Saved data entries

[Start of section]

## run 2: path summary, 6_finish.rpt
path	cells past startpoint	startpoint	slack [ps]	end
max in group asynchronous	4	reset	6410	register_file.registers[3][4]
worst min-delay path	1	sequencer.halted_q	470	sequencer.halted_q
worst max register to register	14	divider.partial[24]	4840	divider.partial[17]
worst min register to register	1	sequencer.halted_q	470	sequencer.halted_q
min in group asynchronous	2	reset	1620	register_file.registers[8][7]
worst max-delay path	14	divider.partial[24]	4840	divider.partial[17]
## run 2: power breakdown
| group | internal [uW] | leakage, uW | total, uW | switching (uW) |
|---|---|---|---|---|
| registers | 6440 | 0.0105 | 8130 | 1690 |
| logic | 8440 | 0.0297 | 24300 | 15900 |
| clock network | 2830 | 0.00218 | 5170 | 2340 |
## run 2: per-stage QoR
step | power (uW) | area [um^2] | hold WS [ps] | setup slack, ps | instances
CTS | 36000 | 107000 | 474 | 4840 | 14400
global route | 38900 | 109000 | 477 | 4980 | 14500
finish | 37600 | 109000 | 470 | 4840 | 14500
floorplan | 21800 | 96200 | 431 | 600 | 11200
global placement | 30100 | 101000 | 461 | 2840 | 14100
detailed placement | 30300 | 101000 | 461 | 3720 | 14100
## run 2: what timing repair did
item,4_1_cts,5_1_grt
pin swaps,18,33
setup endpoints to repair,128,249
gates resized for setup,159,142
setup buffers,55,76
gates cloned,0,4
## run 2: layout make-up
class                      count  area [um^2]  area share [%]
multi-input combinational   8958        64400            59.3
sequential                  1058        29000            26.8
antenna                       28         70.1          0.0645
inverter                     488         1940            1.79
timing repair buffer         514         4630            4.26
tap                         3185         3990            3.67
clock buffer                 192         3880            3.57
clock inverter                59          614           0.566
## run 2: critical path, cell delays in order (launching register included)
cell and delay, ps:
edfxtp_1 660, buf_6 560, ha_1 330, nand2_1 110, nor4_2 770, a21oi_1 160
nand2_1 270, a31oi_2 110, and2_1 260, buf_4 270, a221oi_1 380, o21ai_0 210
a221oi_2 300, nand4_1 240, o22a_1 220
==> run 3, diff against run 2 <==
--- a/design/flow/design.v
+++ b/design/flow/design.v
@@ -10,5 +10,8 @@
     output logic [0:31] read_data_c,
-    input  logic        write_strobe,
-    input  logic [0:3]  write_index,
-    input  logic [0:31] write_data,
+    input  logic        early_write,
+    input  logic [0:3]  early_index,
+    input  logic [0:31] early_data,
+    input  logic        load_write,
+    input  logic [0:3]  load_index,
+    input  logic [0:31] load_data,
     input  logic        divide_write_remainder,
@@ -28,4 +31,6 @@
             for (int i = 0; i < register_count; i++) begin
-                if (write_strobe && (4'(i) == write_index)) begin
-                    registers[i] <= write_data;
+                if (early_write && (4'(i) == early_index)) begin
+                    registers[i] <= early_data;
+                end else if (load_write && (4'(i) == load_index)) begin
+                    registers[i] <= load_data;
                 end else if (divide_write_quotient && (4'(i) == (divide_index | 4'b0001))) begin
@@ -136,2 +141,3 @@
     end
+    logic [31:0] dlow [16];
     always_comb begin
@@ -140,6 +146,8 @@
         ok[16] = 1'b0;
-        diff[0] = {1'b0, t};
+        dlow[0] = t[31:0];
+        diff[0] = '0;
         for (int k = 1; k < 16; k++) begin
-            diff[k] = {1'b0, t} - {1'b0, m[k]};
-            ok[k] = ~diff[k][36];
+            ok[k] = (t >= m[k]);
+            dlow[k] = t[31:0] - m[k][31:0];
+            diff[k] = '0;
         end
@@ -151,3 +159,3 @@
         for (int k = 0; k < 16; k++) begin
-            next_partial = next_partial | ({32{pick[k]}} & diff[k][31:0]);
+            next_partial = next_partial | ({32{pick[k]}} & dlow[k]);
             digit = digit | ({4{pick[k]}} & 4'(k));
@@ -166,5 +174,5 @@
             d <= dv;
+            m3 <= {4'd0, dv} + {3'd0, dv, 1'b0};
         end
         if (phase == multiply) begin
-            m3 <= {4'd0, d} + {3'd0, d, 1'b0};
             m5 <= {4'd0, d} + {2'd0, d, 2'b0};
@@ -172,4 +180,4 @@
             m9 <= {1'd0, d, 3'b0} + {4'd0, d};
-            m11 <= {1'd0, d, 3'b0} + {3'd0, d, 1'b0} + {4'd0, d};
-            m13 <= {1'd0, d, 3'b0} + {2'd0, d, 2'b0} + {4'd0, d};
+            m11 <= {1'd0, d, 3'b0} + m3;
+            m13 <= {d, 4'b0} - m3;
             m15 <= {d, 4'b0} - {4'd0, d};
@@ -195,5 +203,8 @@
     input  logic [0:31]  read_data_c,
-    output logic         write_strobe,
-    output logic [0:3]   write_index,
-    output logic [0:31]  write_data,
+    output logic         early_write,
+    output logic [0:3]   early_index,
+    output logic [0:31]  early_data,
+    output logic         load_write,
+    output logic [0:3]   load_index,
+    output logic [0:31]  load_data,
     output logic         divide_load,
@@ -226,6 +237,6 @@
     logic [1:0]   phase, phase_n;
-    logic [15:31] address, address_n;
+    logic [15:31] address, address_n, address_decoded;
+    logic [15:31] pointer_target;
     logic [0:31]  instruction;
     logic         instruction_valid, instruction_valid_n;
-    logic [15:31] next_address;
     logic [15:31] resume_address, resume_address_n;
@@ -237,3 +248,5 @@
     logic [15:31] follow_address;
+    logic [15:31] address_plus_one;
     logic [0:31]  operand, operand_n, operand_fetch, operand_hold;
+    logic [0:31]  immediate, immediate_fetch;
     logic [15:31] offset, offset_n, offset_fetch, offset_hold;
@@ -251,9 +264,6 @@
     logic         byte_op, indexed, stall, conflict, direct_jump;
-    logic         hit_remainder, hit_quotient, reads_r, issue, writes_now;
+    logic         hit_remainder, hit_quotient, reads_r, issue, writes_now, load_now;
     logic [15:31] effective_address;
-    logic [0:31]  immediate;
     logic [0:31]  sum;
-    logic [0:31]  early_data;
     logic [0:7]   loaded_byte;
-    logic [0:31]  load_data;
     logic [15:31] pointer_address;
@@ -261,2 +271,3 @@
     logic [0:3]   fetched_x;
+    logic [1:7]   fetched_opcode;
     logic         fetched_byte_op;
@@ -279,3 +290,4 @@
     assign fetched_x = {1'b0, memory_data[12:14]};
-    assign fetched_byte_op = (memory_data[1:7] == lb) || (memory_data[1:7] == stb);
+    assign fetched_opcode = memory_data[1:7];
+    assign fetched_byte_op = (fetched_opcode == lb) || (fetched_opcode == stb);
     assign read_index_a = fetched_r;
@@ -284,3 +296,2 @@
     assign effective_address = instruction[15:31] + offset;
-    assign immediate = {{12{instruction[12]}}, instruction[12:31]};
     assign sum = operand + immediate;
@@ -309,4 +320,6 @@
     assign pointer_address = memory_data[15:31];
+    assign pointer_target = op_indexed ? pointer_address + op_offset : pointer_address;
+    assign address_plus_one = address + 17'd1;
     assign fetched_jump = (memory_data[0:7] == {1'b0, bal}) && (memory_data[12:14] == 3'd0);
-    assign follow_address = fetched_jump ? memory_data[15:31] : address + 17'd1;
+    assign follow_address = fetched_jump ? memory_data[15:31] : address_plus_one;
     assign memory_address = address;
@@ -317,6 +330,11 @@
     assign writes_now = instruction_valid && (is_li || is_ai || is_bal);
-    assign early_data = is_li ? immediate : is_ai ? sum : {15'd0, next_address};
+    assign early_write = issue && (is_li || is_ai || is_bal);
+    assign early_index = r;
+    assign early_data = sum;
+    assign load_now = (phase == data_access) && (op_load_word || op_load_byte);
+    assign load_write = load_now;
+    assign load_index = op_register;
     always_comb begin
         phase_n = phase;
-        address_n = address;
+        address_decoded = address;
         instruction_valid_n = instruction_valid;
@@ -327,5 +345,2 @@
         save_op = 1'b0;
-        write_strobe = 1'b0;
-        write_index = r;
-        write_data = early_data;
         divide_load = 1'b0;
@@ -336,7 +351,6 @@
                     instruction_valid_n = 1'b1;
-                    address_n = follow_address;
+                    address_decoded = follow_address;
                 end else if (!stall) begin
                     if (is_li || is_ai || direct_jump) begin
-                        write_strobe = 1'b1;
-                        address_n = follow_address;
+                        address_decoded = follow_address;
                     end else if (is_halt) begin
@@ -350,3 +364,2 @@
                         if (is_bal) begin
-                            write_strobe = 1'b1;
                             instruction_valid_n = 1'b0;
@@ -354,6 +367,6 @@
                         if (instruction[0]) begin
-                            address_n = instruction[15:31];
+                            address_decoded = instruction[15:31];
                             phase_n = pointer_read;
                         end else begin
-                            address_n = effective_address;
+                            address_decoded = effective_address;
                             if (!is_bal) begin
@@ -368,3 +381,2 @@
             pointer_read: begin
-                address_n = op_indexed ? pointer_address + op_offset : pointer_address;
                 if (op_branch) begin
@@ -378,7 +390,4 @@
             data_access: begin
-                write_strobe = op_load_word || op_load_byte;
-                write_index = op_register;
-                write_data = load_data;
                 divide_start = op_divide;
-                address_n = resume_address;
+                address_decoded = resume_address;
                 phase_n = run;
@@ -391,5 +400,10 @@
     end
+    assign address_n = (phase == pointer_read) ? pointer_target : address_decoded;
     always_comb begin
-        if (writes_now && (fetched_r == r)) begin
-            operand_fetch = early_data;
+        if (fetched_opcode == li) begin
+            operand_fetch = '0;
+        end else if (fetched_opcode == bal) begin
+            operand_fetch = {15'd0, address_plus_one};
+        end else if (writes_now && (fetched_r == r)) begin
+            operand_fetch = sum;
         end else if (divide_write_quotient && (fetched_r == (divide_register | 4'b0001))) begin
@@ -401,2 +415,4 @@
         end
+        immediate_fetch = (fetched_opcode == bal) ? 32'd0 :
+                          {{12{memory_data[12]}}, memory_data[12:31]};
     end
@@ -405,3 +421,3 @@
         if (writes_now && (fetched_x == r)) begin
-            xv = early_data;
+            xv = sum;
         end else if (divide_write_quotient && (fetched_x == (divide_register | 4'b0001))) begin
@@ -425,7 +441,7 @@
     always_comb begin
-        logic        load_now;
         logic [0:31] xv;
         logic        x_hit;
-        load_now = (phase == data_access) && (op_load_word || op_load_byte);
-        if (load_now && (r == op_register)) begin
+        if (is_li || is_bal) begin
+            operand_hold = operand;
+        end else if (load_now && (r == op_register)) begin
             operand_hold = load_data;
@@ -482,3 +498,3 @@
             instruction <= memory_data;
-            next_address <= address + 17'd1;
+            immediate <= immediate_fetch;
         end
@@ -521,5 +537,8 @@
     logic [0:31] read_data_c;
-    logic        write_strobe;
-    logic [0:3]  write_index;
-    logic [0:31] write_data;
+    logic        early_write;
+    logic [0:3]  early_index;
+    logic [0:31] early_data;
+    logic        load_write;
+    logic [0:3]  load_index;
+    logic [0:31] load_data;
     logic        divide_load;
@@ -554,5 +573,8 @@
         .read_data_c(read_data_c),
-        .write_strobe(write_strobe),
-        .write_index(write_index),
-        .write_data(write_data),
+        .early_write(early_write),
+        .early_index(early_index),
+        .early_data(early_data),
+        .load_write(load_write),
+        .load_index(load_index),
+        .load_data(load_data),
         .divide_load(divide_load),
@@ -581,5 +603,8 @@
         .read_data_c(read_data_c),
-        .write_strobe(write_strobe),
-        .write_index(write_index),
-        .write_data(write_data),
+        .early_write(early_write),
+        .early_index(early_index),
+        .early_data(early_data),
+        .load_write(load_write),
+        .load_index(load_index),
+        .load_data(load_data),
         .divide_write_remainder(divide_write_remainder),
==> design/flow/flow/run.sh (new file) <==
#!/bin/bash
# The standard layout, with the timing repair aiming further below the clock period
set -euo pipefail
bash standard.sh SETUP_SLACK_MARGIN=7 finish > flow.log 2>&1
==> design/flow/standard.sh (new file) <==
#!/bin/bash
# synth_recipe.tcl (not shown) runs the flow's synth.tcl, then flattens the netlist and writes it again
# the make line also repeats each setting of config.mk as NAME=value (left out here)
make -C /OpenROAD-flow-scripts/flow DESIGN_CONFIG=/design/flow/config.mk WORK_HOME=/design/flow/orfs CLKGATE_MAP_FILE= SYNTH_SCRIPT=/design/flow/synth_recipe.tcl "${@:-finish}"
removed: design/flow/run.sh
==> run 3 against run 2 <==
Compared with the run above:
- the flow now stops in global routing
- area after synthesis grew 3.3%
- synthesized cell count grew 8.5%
Background: an optimization exercise with open tools, aiming at small area, a short achievable clock period and few clock cycles per item. Do not read the settings as production practice.
Only simulation tests tie the RTL to the original design; equivalence was not proved.
No activity file was given, so power comes from the tool's default toggle rates.

==> run a <==
==> flow/design.v <==
`default_nettype none
module huff_encoder #(
  parameter int SYM_W  = 5,
  parameter int LEN_W  = 6,
  parameter int CODE_W = 32
) (
  input  logic                            clk,
  input  logic                            rst,
  input  logic [LEN_W+SYM_W+CODE_W-1:0]   cb_data,
  input  logic                            cb_valid,
  output logic                            cb_ready,
  input  logic                            start,
  input  logic                            flush,
  input  logic [SYM_W-1:0]                sym_in,
  input  logic                            sym_valid,
  output logic                            sym_ready,
  output logic [CODE_W-1:0]               data_out,
  output logic                            out_valid,
  input  logic                            out_ready,
  output logic [LEN_W-1:0]                out_bits,
  output logic                            out_last,
  output logic                            busy,
  output logic                            err
);
  localparam int DEPTH = 1 << SYM_W;
  localparam int ENT_W = CODE_W + 1;
  localparam int RB_N  = 5;
  localparam int RB_W  = $clog2(RB_N);
  logic                r_busy;
  logic                r_enc;
  logic                w_idle;
  logic                r_cb_rdy;
  logic                r_sym_rdy;
  logic                r_flush;
  logic                r_err;
  logic [LEN_W-1:0]    w_cb_len;
  logic                w_cb_len_ok;
  logic                w_cb_fire;
  logic                r_cbw_v;
  logic [SYM_W-1:0]    r_cbw_sym;
  logic [ENT_W-1:0]    r_cbw_ent;
  logic [LEN_W-1:0]    w_cbw_len;
  logic [CODE_W-1:0]   w_cbw_code;
  logic [ENT_W-1:0]    w_cbw_ent;
  assign w_cb_len    = cb_data[LEN_W+SYM_W+CODE_W-1 -: LEN_W];
  assign w_cb_len_ok = (w_cb_len != '0) && (w_cb_len <= LEN_W'(CODE_W));
  assign w_idle      = !r_enc && !r_flush;
  assign w_cb_fire   = w_idle && cb_valid && !start;
  always_ff @(posedge clk or posedge rst) begin
    if (rst) begin
      r_cbw_v <= 1'b0;
    end else begin
      r_cbw_v <= w_cb_fire && w_cb_len_ok;
    end
  end
  assign w_cbw_len  = w_cb_len;
  assign w_cbw_code = cb_data[CODE_W-1:0];
  always_ff @(posedge clk) begin
    r_cbw_sym <= cb_data[SYM_W+CODE_W-1 -: SYM_W];
    r_cbw_ent <= w_cbw_ent;
  end
  always_comb begin
    for (int i = 0; i < ENT_W; i++) begin
      if (i == 0) begin
        w_cbw_ent[i] = (w_cbw_len == LEN_W'(CODE_W));
      end else begin
        w_cbw_ent[i] = ((LEN_W+1)'(i) >  (LEN_W+1)'(CODE_W) - {1'b0, w_cbw_len}) ? w_cbw_code[i-1] :
                       ((LEN_W+1)'(i) == (LEN_W+1)'(CODE_W) - {1'b0, w_cbw_len});
      end
    end
  end
  logic [DEPTH-1:0]    r_tbl_vld;
  logic [DEPTH-1:0][ENT_W-1:0] r_tbl;
  always_ff @(posedge clk or posedge rst) begin
    if (rst) begin
      r_tbl_vld <= '0;
    end else if (r_cbw_v) begin
      r_tbl_vld[r_cbw_sym] <= 1'b1;
    end
  end
  always_ff @(posedge clk) begin
    for (int i = 0; i < DEPTH; i++) begin
      if (r_cbw_v && (r_cbw_sym == SYM_W'(i))) begin
        r_tbl[i] <= r_cbw_ent;
      end
    end
  end
  logic                w_take;
  logic                w_issue;
  logic                w_squash;
  logic                w_commit;
  logic [SYM_W-1:0]    w_s1_sym;
  logic [RB_N-1:0][SYM_W-1:0] r_rb;
  logic [RB_W-1:0]     r_rb_wr;
  logic [RB_W-1:0]     r_rb_cm;
  logic [RB_W-1:0]     r_rb_is;
  logic                r_rep;
  function automatic logic [RB_W-1:0] f_rb_inc(input logic [RB_W-1:0] p);
    if (p == RB_W'(RB_N - 1)) begin
      f_rb_inc = '0;
    end else begin
      f_rb_inc = p + RB_W'(1);
    end
  endfunction
  assign w_take   = sym_valid && r_sym_rdy;
  assign w_issue  = r_rep && !out_valid && (r_rb_is != r_rb_wr);
  assign w_s1_sym = r_rep ? r_rb[r_rb_is] : sym_in;
  always_ff @(posedge clk) begin
    for (int i = 0; i < RB_N; i++) begin
      if (w_take && (r_rb_wr == RB_W'(i))) begin
        r_rb[i] <= sym_in;
      end
    end
  end
  logic                r_s1_v;
  logic [DEPTH-1:0]    r_s1_oh;
  logic                r_s2_v;
  logic                r_s2_hit;
  logic [ENT_W-1:0]    r_s2_ent;
  logic                r_s3_v;
  logic [CODE_W-1:0]   r_s3_code;
  logic [LEN_W-1:0]    r_s3_len;
  logic [LEN_W-1:0]    r_pos;
  logic [CODE_W-1:0]   r_cur;
  logic [CODE_W-1:0]   r_od;
  logic [LEN_W-1:0]    r_ob;
  logic                r_ol;
  logic                r_ov;
  logic [ENT_W-1:0]    w_rd_ent;
  logic                w_rd_hit;
  always_comb begin
    w_rd_ent = '0;
    w_rd_hit = 1'b0;
    for (int i = 0; i < DEPTH; i++) begin
      w_rd_ent = w_rd_ent | ({ENT_W{r_s1_oh[i]}} & r_tbl[i]);
      w_rd_hit = w_rd_hit | (r_s1_oh[i] & r_tbl_vld[i]);
    end
  end
  logic [LEN_W-1:0]    w_len;
  always_comb begin
    w_len = '0;
    for (int i = ENT_W - 1; i >= 0; i--) begin
      if (r_s2_ent[i]) begin
        w_len = LEN_W'(CODE_W - i);
      end
    end
    if (!r_s2_hit) begin
      w_len = '0;
    end
  end
  logic [LEN_W:0]      w_pos_sum;
  logic                w_s3_emit;
  logic [LEN_W-1:0]    w_pos_nxt;
  logic [CODE_W-1:0]   w_rot;
  assign w_pos_sum = {1'b0, r_pos} + {1'b0, r_s3_len};
  assign w_s3_emit = (w_pos_sum > (LEN_W+1)'(CODE_W));
  assign w_pos_nxt = w_s3_emit ? LEN_W'(w_pos_sum - (LEN_W+1)'(CODE_W)) : LEN_W'(w_pos_sum);
  assign w_rot     = CODE_W'({r_s3_code, r_s3_code} >> r_pos[LEN_W-2:0]);
  logic [CODE_W-1:0]   w_take_rot;
  logic [CODE_W-1:0]   w_word;
  logic [CODE_W-1:0]   w_keep;
  logic                w_out_free;
  logic                w_final;
  logic                w_pipe_empty;
  always_comb begin
    for (int i = 0; i < CODE_W; i++) begin
      w_take_rot[i] = ((LEN_W+1)'(CODE_W - 1 - i) >= {1'b0, r_pos});
      w_keep[i]     = !w_take_rot[i];
    end
  end
  assign w_word       = (w_take_rot & w_rot) | (~w_take_rot & r_cur);
  assign w_out_free   = !r_ov || out_ready;
  assign w_squash     = r_s3_v && w_s3_emit && !w_out_free;
  assign w_commit     = r_s3_v && !w_squash;
  assign w_pipe_empty = !r_s1_v && !r_s2_v && !r_s3_v && !r_rep;
  assign w_final      = r_flush && w_pipe_empty && w_out_free && (r_pos != '0);
  logic                w_rep_nxt;
  logic                w_busy_nxt;
  logic                w_enc_nxt;
  logic                w_flush_nxt;
  always_comb begin
    w_rep_nxt = r_rep;
    if (w_squash) begin
      w_rep_nxt = 1'b1;
    end else if (w_issue && (f_rb_inc(r_rb_is) == r_rb_wr)) begin
      w_rep_nxt = 1'b0;
    end
  end
  always_comb begin
    w_enc_nxt   = r_enc;
    w_flush_nxt = r_flush;
    if (w_idle) begin
      if (start) begin
        w_enc_nxt = 1'b1;
      end
    end else if (r_enc) begin
      if (flush) begin
        w_enc_nxt   = 1'b0;
        w_flush_nxt = 1'b1;
      end
    end else begin
      if ((r_ov && out_ready && r_ol) ||
          (w_pipe_empty && !r_ov && (r_pos == '0))) begin
        w_flush_nxt = 1'b0;
      end
    end
  end
  assign w_busy_nxt = w_enc_nxt || w_flush_nxt;
  always_ff @(posedge clk or posedge rst) begin
    if (rst) begin
      r_busy    <= 1'b0;
      r_enc     <= 1'b0;
      r_cb_rdy  <= 1'b1;
      r_sym_rdy <= 1'b0;
      r_flush   <= 1'b0;
      r_rep     <= 1'b0;
      r_s1_v    <= 1'b0;
      r_s2_v    <= 1'b0;
      r_s3_v    <= 1'b0;
      r_ov      <= 1'b0;
    end else begin
      r_busy    <= w_busy_nxt;
      r_enc     <= w_enc_nxt;
      r_cb_rdy  <= !w_busy_nxt;
      r_sym_rdy <= w_enc_nxt && !w_rep_nxt;
      r_flush   <= w_flush_nxt;
      r_rep     <= w_rep_nxt;
      r_s1_v    <= !w_squash && (w_take || w_issue);
      r_s2_v    <= !w_squash && r_s1_v;
      r_s3_v    <= !w_squash && r_s2_v;
      if (w_commit && w_s3_emit) begin
        r_ov <= 1'b1;
      end else if (w_final) begin
        r_ov <= 1'b1;
      end else if (out_ready) begin
        r_ov <= 1'b0;
      end
    end
  end
  always_ff @(posedge clk or posedge rst) begin
    if (rst) begin
      r_err <= 1'b0;
    end else begin
      if (w_idle && start) begin
        r_err <= 1'b0;
      end else if (w_cb_fire && !w_cb_len_ok) begin
        r_err <= 1'b1;
      end else if (r_s2_v && !r_s2_hit) begin
        r_err <= 1'b1;
      end
    end
  end
  always_ff @(posedge clk) begin
    if (w_idle) begin
      r_rb_wr <= '0;
      r_rb_cm <= '0;
      r_rb_is <= '0;
    end else begin
      if (w_take) begin
        r_rb_wr <= f_rb_inc(r_rb_wr);
      end
      if (w_commit) begin
        r_rb_cm <= f_rb_inc(r_rb_cm);
      end
      if (w_squash) begin
        r_rb_is <= r_rb_cm;
      end else if (w_issue) begin
        r_rb_is <= f_rb_inc(r_rb_is);
      end
    end
  end
  always_ff @(posedge clk) begin
    for (int i = 0; i < DEPTH; i++) begin
      r_s1_oh[i] <= (w_s1_sym == SYM_W'(i));
    end
    r_s2_ent  <= w_rd_ent;
    r_s2_hit  <= w_rd_hit;
    r_s3_code <= r_s2_ent[ENT_W-1:1];
    r_s3_len  <= w_len;
    if (w_idle) begin
      r_pos <= '0;
    end else if (w_final) begin
      r_pos <= '0;
    end else if (w_commit) begin
      r_pos <= w_pos_nxt;
    end
    if (w_commit) begin
      r_cur <= (w_take_rot | {CODE_W{w_s3_emit}}) & w_rot |
               ~(w_take_rot | {CODE_W{w_s3_emit}}) & r_cur;
    end
    if (w_commit && w_s3_emit) begin
      r_od <= w_word;
      r_ob <= LEN_W'(CODE_W);
      r_ol <= 1'b0;
    end else if (w_final) begin
      r_od <= r_cur & w_keep;
      r_ob <= r_pos;
      r_ol <= 1'b1;
    end
  end
  assign cb_ready  = r_cb_rdy;
  assign sym_ready = r_sym_rdy;
  assign data_out  = r_od;
  assign out_valid = r_ov;
  assign out_bits  = r_ob;
  assign out_last  = r_ol;
  assign busy      = r_busy;
  assign err       = r_err;
endmodule
`default_nettype wire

[End of section]

> **What to do**
All that belongs in the answer is an exact copy of the lines from the start of the records above through the line with "worst max register".

> **Task answer**
## run 2: path summary, 6_finish.rpt
path	cells past startpoint	startpoint	slack [ps]	end
max in group asynchronous	4	reset	6410	register_file.registers[3][4]
worst min-delay path	1	sequencer.halted_q	470	sequencer.halted_q
worst max register to register	14	divider.partial[24]	4840	divider.partial[17]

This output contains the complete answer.